Tudón then started saying one of his band’s songs weren’t NSBM, they just happened to be about “…battles between Germany and Russia. National socialism versus Communism,” he said before talking about how the songs were written from the point of view of Nazi soldiers.
“But I’m sure song titles like “Anti-Zog,” making splits with bands such as “Gas Chambers” and “Terror 88,” having such sweet lyrics as “SSoldiers of the SSun” (SUBTLE) is outdated metal archives info too, right? Holy shit you’re BAD at this,” a Twitter user told Tudón in another exchange.
“I didn’t write those lyrics and im[sic] not in those bands anymore. The fact I left should be an indicator my views aren’t like theirs lol. I won’t get into it because I won’t get into it but how I present Maquahuitl speaks for itself. It’s not nsbm,” Tudón replied.
But Tudón’s feelings about antifascists are pretty clear. Here’s what he told El Misantropo in 2020 when asked a broad question about how he feels about the state of the black metal scene:
Black Metal overall has been fine. Recent campaigns by antifa and lefties have been a big pain in the ass. This is nothing to worry about since Black Metal will always prevail. Those who falter or choose to be luke-warm make themselves easy prey for antifa, and are more so the culprits in most recent years in attracting these groups into the realm of Black Metal.
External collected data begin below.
$ cat config.mk
export PLATFORM = sky130hd
export DESIGN_NAME = spike_snippet_peak_aligner
export DESIGN_NICKNAME = d
export VERILOG_FILES = /design/src/sv/spa_pkg.sv /design/src/sv/spa_queue.sv /design/src/sv/spa_front.sv /design/src/sv/spa_back.sv /design/src/sv/spike_snippet_peak_aligner.sv
export SDC_FILE = /design/constraint.sdc
export NUM_CORES = 2
export LEC_CHECK = 0
export ABC_AREA = 0
export BUFFER_PORTS_ARGS = -buffer_cell sky130_fd_sc_hd__buf_2
export CAP_MARGIN = 30
export CORE_UTILIZATION = 55
export CTS_BUF_LIST = sky130_fd_sc_hd__clkbuf_2 sky130_fd_sc_hd__clkbuf_4 sky130_fd_sc_hd__clkbuf_8
export DETAILED_ROUTE_END_ITERATION = 7
export MAX_ROUTING_LAYER = met4
export PLACE_DENSITY = 0.75
export SLEW_MARGIN = 25
export SYNTH_ARGS = -nofsm -noshare
export SYNTH_HDL_FRONTEND = slang
export SYNTH_HIERARCHICAL = 1
export SYNTH_SLANG_ARGS = --single-unit
$ cat constraint.sdc
create_clock -name clk -period 6.45 [get_ports clk]
set_input_delay 0.645 -clock clk [delete_from_list [all_inputs] [get_ports clk]]
set_output_delay 0.645 -clock clk [all_outputs]
set_load 0.01 [all_outputs]
$ cat src/sv/spa_pkg.sv
package spa_pkg;

    localparam int MAX_CHANNELS_DEF = 64;
    localparam int MAX_SAMPLES_DEF  = 256;

    localparam int QUEUE_DEPTH = 4;
    localparam int QAW         = $clog2(QUEUE_DEPTH);
    localparam int QCW         = $clog2(QUEUE_DEPTH + 1);

    localparam int EW = 22;
    localparam int TW = 30;

    localparam logic [EW-1:0] E_MAX     = '1;
    localparam logic [TW-1:0] T_MAX     = '1;
    localparam logic [16:0]   SCORE_ONE = 17'h10000;

    localparam int ADDR_W = 5;

    localparam logic [2:0] REG_NUM_CHANNELS = 3'd0;
    localparam logic [2:0] REG_NUM_SAMPLES  = 3'd1;
    localparam logic [2:0] REG_TARGET_INDEX = 3'd2;
    localparam logic [2:0] REG_MAX_SHIFT    = 3'd3;
    localparam logic [2:0] REG_MIN_SCORE    = 3'd4;

    typedef struct packed {
        logic [6:0]  num_channels;
        logic [8:0]  num_samples;
        logic [7:0]  target_index;
        logic [7:0]  max_shift;
        logic [16:0] min_score_q16;
    } spa_cfg_t;

    // Summary of one finished snippet, handed from the front to the back.
    typedef struct packed {
        logic          started;
        logic [8:0]    best_offset;
        logic [EW-1:0] best_energy;
        logic [TW-1:0] total_energy;
    } spa_rec_t;

endpackage

$ cat src/sv/spa_queue.sv
module spa_queue
    import spa_pkg::*;
(
    input  logic           clk,
    input  logic           rst_n,
    input  logic           push,
    input  spa_rec_t       push_data,
    input  logic           pop,
    output spa_rec_t       pop_data,
    output logic           not_empty,
    output logic [QCW-1:0] count
);

    spa_rec_t       mem [QUEUE_DEPTH];
    logic [QAW-1:0] wr_ptr_reg, wr_ptr_next;
    logic [QAW-1:0] rd_ptr_reg, rd_ptr_next;
    logic [QCW-1:0] count_reg, count_next;

    always_comb
    begin
        wr_ptr_next = wr_ptr_reg;
        rd_ptr_next = rd_ptr_reg;
        count_next  = count_reg;
        if (push)
        begin
            wr_ptr_next = (32'(wr_ptr_reg) == QUEUE_DEPTH - 1) ? '0 : wr_ptr_reg + 1'b1;
        end
        if (pop)
        begin
            rd_ptr_next = (32'(rd_ptr_reg) == QUEUE_DEPTH - 1) ? '0 : rd_ptr_reg + 1'b1;
        end
        if (push && !pop)
        begin
            count_next = count_reg + 1'b1;
        end
        else if (pop && !push)
        begin
            count_next = count_reg - 1'b1;
        end
    end

    always_ff @(posedge clk)
    begin
        if (push)
        begin
            mem[wr_ptr_reg] <= push_data;
        end
    end

    always_ff @(posedge clk or negedge rst_n)
    begin
        if (!rst_n)
        begin
            wr_ptr_reg <= '0;
            rd_ptr_reg <= '0;
            count_reg  <= '0;
        end
        else
        begin
            wr_ptr_reg <= wr_ptr_next;
            rd_ptr_reg <= rd_ptr_next;
            count_reg  <= count_next;
        end
    end

    assign pop_data  = mem[rd_ptr_reg];
    assign not_empty = (count_reg != '0);
    assign count     = count_reg;

    a_no_overflow: assert property (@(posedge clk) disable iff (!rst_n)
        push && !pop |-> 32'(count_reg) < QUEUE_DEPTH)
        else $error("snippet queue overflow");

    a_no_underflow: assert property (@(posedge clk) disable iff (!rst_n)
        pop |-> count_reg != '0)
        else $error("snippet queue underflow");

endmodule

$ cat src/sv/spa_front.sv
module spa_front
    import spa_pkg::*;
#(
    parameter int MAX_CHANNELS = MAX_CHANNELS_DEF,
    parameter int MAX_SAMPLES  = MAX_SAMPLES_DEF
)
(
    input  logic                clk,
    input  logic                rst_n,
    input  spa_cfg_t            cfg,
    input  logic signed [15:0]  sample_value,
    input  logic                sample_valid,
    output logic                sample_ready,
    input  logic [QCW-1:0]      q_count,
    output logic                push,
    output spa_rec_t            push_data
);

    localparam int CCW  = $clog2(MAX_CHANNELS + 1);
    localparam int SCW  = $clog2(MAX_SAMPLES + 1);
    localparam int CMPW = (SCW > 9) ? SCW : 9;

    logic [CCW-1:0] chan_reg, chan_next;
    logic [SCW-1:0] smp_reg, smp_next;

    logic [CCW-1:0]  nch;
    logic [SCW-1:0]  nsm;
    logic [CMPW-1:0] lo, hi_raw, last_idx, smp_ext;
    logic            last_ch, last_smp, in_win, accept;

    logic          a_valid_reg, a_last_ch_reg, a_last_smp_reg, a_in_win_reg;
    logic [16:0]   a_mag_reg;
    logic [8:0]    a_idx_reg;

    logic [EW-1:0] acc_reg, acc_next;
    logic [EW-1:0] best_reg, best_next, best_new;
    logic [8:0]    off_reg, off_next, off_new;
    logic [TW-1:0] total_reg, total_next, total_new;
    logic          started_reg, started_next, started_new;

    logic [EW:0]   e_sum;
    logic [EW-1:0] e;
    logic [TW:0]   t_sum;
    logic          upd, better, pending;

    // Clamp the counts to the supported range.
    assign nch = (cfg.num_channels == '0) ? CCW'(1) :
                 ((32'(cfg.num_channels) > MAX_CHANNELS) ? CCW'(MAX_CHANNELS) :
                  CCW'(cfg.num_channels));
    assign nsm = (cfg.num_samples == '0) ? SCW'(1) :
                 ((32'(cfg.num_samples) > MAX_SAMPLES) ? SCW'(MAX_SAMPLES) :
                  SCW'(cfg.num_samples));

    assign lo       = (cfg.target_index >= cfg.max_shift) ?
                      CMPW'(cfg.target_index - cfg.max_shift) : '0;
    assign hi_raw   = CMPW'({1'b0, cfg.target_index} + {1'b0, cfg.max_shift});
    assign last_idx = CMPW'(nsm - 1'b1);
    assign smp_ext  = CMPW'(smp_reg);

    assign last_ch  = ((CCW+1)'(chan_reg) + 1'b1) >= (CCW+1)'(nch);
    assign last_smp = ((SCW+1)'(smp_reg) + 1'b1) >= (SCW+1)'(nsm);
    assign in_win   = (smp_ext >= lo) && (smp_ext <= hi_raw) && (smp_ext <= last_idx);

    // A beat in the first stage that ends a snippet still owes the queue one entry.
    assign pending      = a_valid_reg && a_last_ch_reg && a_last_smp_reg;
    assign sample_ready = (32'(q_count) + 32'(pending)) < QUEUE_DEPTH;
    assign accept       = sample_valid && sample_ready;

    always_comb
    begin
        chan_next = chan_reg;
        smp_next  = smp_reg;
        if (accept)
        begin
            if (!last_ch)
            begin
                chan_next = chan_reg + 1'b1;
            end
            else
            begin
                chan_next = '0;
                smp_next  = last_smp ? '0 : smp_reg + 1'b1;
            end
        end
    end

    always_ff @(posedge clk or negedge rst_n)
    begin
        if (!rst_n)
        begin
            chan_reg       <= '0;
            smp_reg        <= '0;
            a_valid_reg    <= 1'b0;
            a_last_ch_reg  <= 1'b0;
            a_last_smp_reg <= 1'b0;
            a_in_win_reg   <= 1'b0;
            a_mag_reg      <= '0;
            a_idx_reg      <= '0;
        end
        else
        begin
            chan_reg    <= chan_next;
            smp_reg     <= smp_next;
            a_valid_reg <= accept;
            if (accept)
            begin
                a_last_ch_reg  <= last_ch;
                a_last_smp_reg <= last_smp;
                a_in_win_reg   <= in_win;
                a_mag_reg      <= sample_value[15] ? (SCORE_ONE - {1'b0, sample_value})
                                                   : {1'b0, sample_value};
                a_idx_reg      <= 9'(smp_reg);
            end
        end
    end

    // Second stage: per-sample energy, peak tracking and window total.
    assign e_sum  = {1'b0, acc_reg} + (EW+1)'(a_mag_reg);
    assign e      = e_sum[EW] ? E_MAX : e_sum[EW-1:0];
    assign t_sum  = {1'b0, total_reg} + (TW+1)'(e);
    assign upd    = a_valid_reg && a_last_ch_reg && a_in_win_reg;
    assign better = !started_reg || (e > best_reg);

    assign best_new    = (upd && better) ? e : best_reg;
    assign off_new     = (upd && better) ? a_idx_reg : off_reg;
    assign started_new = started_reg || upd;
    assign total_new   = upd ? (t_sum[TW] ? T_MAX : t_sum[TW-1:0]) : total_reg;

    assign push                   = pending;
    assign push_data.started      = started_new;
    assign push_data.best_offset  = off_new;
    assign push_data.best_energy  = best_new;
    assign push_data.total_energy = total_new;

    always_comb
    begin
        acc_next     = acc_reg;
        best_next    = best_reg;
        off_next     = off_reg;
        total_next   = total_reg;
        started_next = started_reg;
        if (a_valid_reg)
        begin
            if (!a_last_ch_reg)
            begin
                acc_next = e;
            end
            else if (a_last_smp_reg)
            begin
                acc_next     = '0;
                best_next    = '0;
                off_next     = '0;
                total_next   = '0;
                started_next = 1'b0;
            end
            else
            begin
                acc_next     = '0;
                best_next    = best_new;
                off_next     = off_new;
                total_next   = total_new;
                started_next = started_new;
            end
        end
    end

    always_ff @(posedge clk or negedge rst_n)
    begin
        if (!rst_n)
        begin
            acc_reg     <= '0;
            best_reg    <= '0;
            off_reg     <= '0;
            total_reg   <= '0;
            started_reg <= 1'b0;
        end
        else
        begin
            acc_reg     <= acc_next;
            best_reg    <= best_next;
            off_reg     <= off_next;
            total_reg   <= total_next;
            started_reg <= started_next;
        end
    end

    a_clear_after_snippet: assert property (@(posedge clk) disable iff (!rst_n)
        pending |=> !started_reg && total_reg == '0 && acc_reg == '0)
        else $error("snippet state not cleared after its last beat");

endmodule

$ cat src/sv/spa_back.sv
module spa_back
    import spa_pkg::*;
(
    input  logic               clk,
    input  logic               rst_n,
    input  spa_cfg_t           cfg,
    input  logic               q_valid,
    input  spa_rec_t           q_data,
    output logic               pop,
    output logic signed [8:0]  raw_shift,
    output logic               accepted,
    output logic signed [8:0]  applied_shift,
    output logic [21:0]        peak_energy,
    output logic [29:0]        window_energy,
    output logic               result_valid,
    input  logic               result_ready
);

    logic [16:0] score;

    logic          s1_valid_reg;
    logic [8:0]    s1_raw_reg;
    logic [EW-1:0] s1_peak_reg;
    logic [TW-1:0] s1_total_reg;
    logic [31:0]   s1_pp_lo_reg, s1_pp_hi_reg;
    logic          s1_zero_score_reg;

    logic          s2_valid_reg;
    logic [8:0]    s2_raw_reg;
    logic [EW-1:0] s2_peak_reg;
    logic [TW-1:0] s2_total_reg;
    logic [46:0]   s2_prod_reg;
    logic          s2_zero_score_reg;

    logic          out_valid_reg;
    logic [8:0]    out_raw_reg;
    logic          out_acc_reg;
    logic [EW-1:0] out_peak_reg;
    logic [TW-1:0] out_total_reg;

    logic out_load, s2_load, s1_load, acc_next;
    logic [47:0] lhs;

    assign score = (cfg.min_score_q16 > SCORE_ONE) ? SCORE_ONE : cfg.min_score_q16;

    assign out_load = !out_valid_reg || result_ready;
    assign s2_load  = !s2_valid_reg || out_load;
    assign s1_load  = !s1_valid_reg || s2_load;
    assign pop      = q_valid && s1_load;

    // The 17 x 30 bit product is split into two 17 x 15 bit partial products.
    always_ff @(posedge clk)
    begin
        if (s1_load)
        begin
            s1_raw_reg        <= q_data.started ?
                                 9'(q_data.best_offset - {1'b0, cfg.target_index}) : '0;
            s1_peak_reg       <= q_data.started ? q_data.best_energy : '0;
            s1_total_reg      <= q_data.total_energy;
            s1_pp_lo_reg      <= {15'b0, score} * {17'b0, q_data.total_energy[14:0]};
            s1_pp_hi_reg      <= {15'b0, score} * {17'b0, q_data.total_energy[29:15]};
            s1_zero_score_reg <= (score == '0);
        end
        if (s2_load)
        begin
            s2_raw_reg        <= s1_raw_reg;
            s2_peak_reg       <= s1_peak_reg;
            s2_total_reg      <= s1_total_reg;
            s2_prod_reg       <= {s1_pp_hi_reg, 15'b0} + 47'(s1_pp_lo_reg);
            s2_zero_score_reg <= s1_zero_score_reg;
        end
        if (out_load)
        begin
            out_raw_reg   <= s2_raw_reg;
            out_acc_reg   <= acc_next;
            out_peak_reg  <= s2_peak_reg;
            out_total_reg <= s2_total_reg;
        end
    end

    assign lhs      = {10'b0, s2_peak_reg, 16'b0};
    assign acc_next = (s2_total_reg == '0) ? s2_zero_score_reg : (lhs >= {1'b0, s2_prod_reg});

    always_ff @(posedge clk or negedge rst_n)
    begin
        if (!rst_n)
        begin
            s1_valid_reg  <= 1'b0;
            s2_valid_reg  <= 1'b0;
            out_valid_reg <= 1'b0;
        end
        else
        begin
            if (s1_load)
            begin
                s1_valid_reg <= q_valid;
            end
            if (s2_load)
            begin
                s2_valid_reg <= s1_valid_reg;
            end
            if (out_load)
            begin
                out_valid_reg <= s2_valid_reg;
            end
        end
    end

    assign result_valid  = out_valid_reg;
    assign raw_shift     = out_raw_reg;
    assign accepted      = out_acc_reg;
    assign applied_shift = out_acc_reg ? out_raw_reg : '0;
    assign peak_energy   = out_peak_reg;
    assign window_energy = out_total_reg;

    a_peak_within_total: assert property (@(posedge clk) disable iff (!rst_n)
        out_valid_reg |-> (out_total_reg == '0) == (out_peak_reg == '0))
        else $error("peak and window energy disagree on an empty window");

endmodule

$ cat src/sv/spike_snippet_peak_aligner.sv
// The last value of a snippet passes the first-stage register, the 4-entry snippet
// queue, s1, s2 and the output register before its result beat is valid. The front
// takes one value per cycle while sample_ready is high; the back pipeline drains one
// snippet summary per cycle while result_ready allows. Reset (rst_n low, asynchronous)
// restores the register defaults and clears all snippet state, the queue and result_valid.
module spike_snippet_peak_aligner
    import spa_pkg::*;
#(
    parameter int MAX_CHANNELS = MAX_CHANNELS_DEF,
    parameter int MAX_SAMPLES  = MAX_SAMPLES_DEF
)
(
    input  logic               clk,
    input  logic               rst_n,
    input  logic               psel,
    input  logic               penable,
    input  logic               pwrite,
    input  logic [ADDR_W-1:0]  paddr,
    input  logic [31:0]        pwdata,
    output logic [31:0]        prdata,
    output logic               pready,
    input  logic signed [15:0] sample_value,
    input  logic               sample_valid,
    output logic               sample_ready,
    output logic signed [8:0]  raw_shift,
    output logic               accepted,
    output logic signed [8:0]  applied_shift,
    output logic [21:0]        peak_energy,
    output logic [29:0]        window_energy,
    output logic               result_valid,
    input  logic               result_ready
);

    spa_cfg_t       cfg_reg;
    logic [2:0]     reg_idx;
    logic           wr_en;

    logic           push, pop, q_valid;
    spa_rec_t       push_data, q_data;
    logic [QCW-1:0] q_count;

    assign pready  = 1'b1;
    assign reg_idx = paddr[4:2];
    assign wr_en   = psel && penable && pwrite;

    always_ff @(posedge clk or negedge rst_n)
    begin
        if (!rst_n)
        begin
            cfg_reg.num_channels  <= 7'd4;
            cfg_reg.num_samples   <= 9'd32;
            cfg_reg.target_index  <= 8'd16;
            cfg_reg.max_shift     <= 8'd3;
            cfg_reg.min_score_q16 <= '0;
        end
        else if (wr_en)
        begin
            case (reg_idx)
                REG_NUM_CHANNELS: cfg_reg.num_channels  <= pwdata[6:0];
                REG_NUM_SAMPLES:  cfg_reg.num_samples   <= pwdata[8:0];
                REG_TARGET_INDEX: cfg_reg.target_index  <= pwdata[7:0];
                REG_MAX_SHIFT:    cfg_reg.max_shift     <= pwdata[7:0];
                REG_MIN_SCORE:    cfg_reg.min_score_q16 <= pwdata[16:0];
                default:          ;
            endcase
        end
    end

    always_comb
    begin
        case (reg_idx)
            REG_NUM_CHANNELS: prdata = 32'(cfg_reg.num_channels);
            REG_NUM_SAMPLES:  prdata = 32'(cfg_reg.num_samples);
            REG_TARGET_INDEX: prdata = 32'(cfg_reg.target_index);
            REG_MAX_SHIFT:    prdata = 32'(cfg_reg.max_shift);
            REG_MIN_SCORE:    prdata = 32'(cfg_reg.min_score_q16);
            default:          prdata = '0;
        endcase
    end

    spa_front #(
        .MAX_CHANNELS (MAX_CHANNELS),
        .MAX_SAMPLES  (MAX_SAMPLES)
    ) u_front (
        .clk          (clk),
        .rst_n        (rst_n),
        .cfg          (cfg_reg),
        .sample_value (sample_value),
        .sample_valid (sample_valid),
        .sample_ready (sample_ready),
        .q_count      (q_count),
        .push         (push),
        .push_data    (push_data)
    );

    spa_queue u_queue (
        .clk       (clk),
        .rst_n     (rst_n),
        .push      (push),
        .push_data (push_data),
        .pop       (pop),
        .pop_data  (q_data),
        .not_empty (q_valid),
        .count     (q_count)
    );

    spa_back u_back (
        .clk           (clk),
        .rst_n         (rst_n),
        .cfg           (cfg_reg),
        .q_valid       (q_valid),
        .q_data        (q_data),
        .pop           (pop),
        .raw_shift     (raw_shift),
        .accepted      (accepted),
        .applied_shift (applied_shift),
        .peak_energy   (peak_energy),
        .window_energy (window_energy),
        .result_valid  (result_valid),
        .result_ready  (result_ready)
    );

endmodule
Tudón is likely miffed at “antifa” in part because his projects keep getting banned from music forums and online catalogs.
But even if Tudón “left” NSBM himself, Maquahuitl still played a Nazi music fest called ‘Hot Shower’ in Italy in 2019. The name is a reference to a South Park episode where klansmen chant “White power! White power!” and then chant “Hot shower! Hot shower!” The flyer for the event, complete with Maquahuitl’s logo (minus the swastika) front and center, is the festival’s Telegram channel’s avatar as of this writing.
Antifascists who alerted LCRW to this show said they reached out a few weeks ago to Catch One, the venue Maquahuitl is set to play, and have received no response. LCRW reached out via email to the venue and we’ll update the story when we hear back.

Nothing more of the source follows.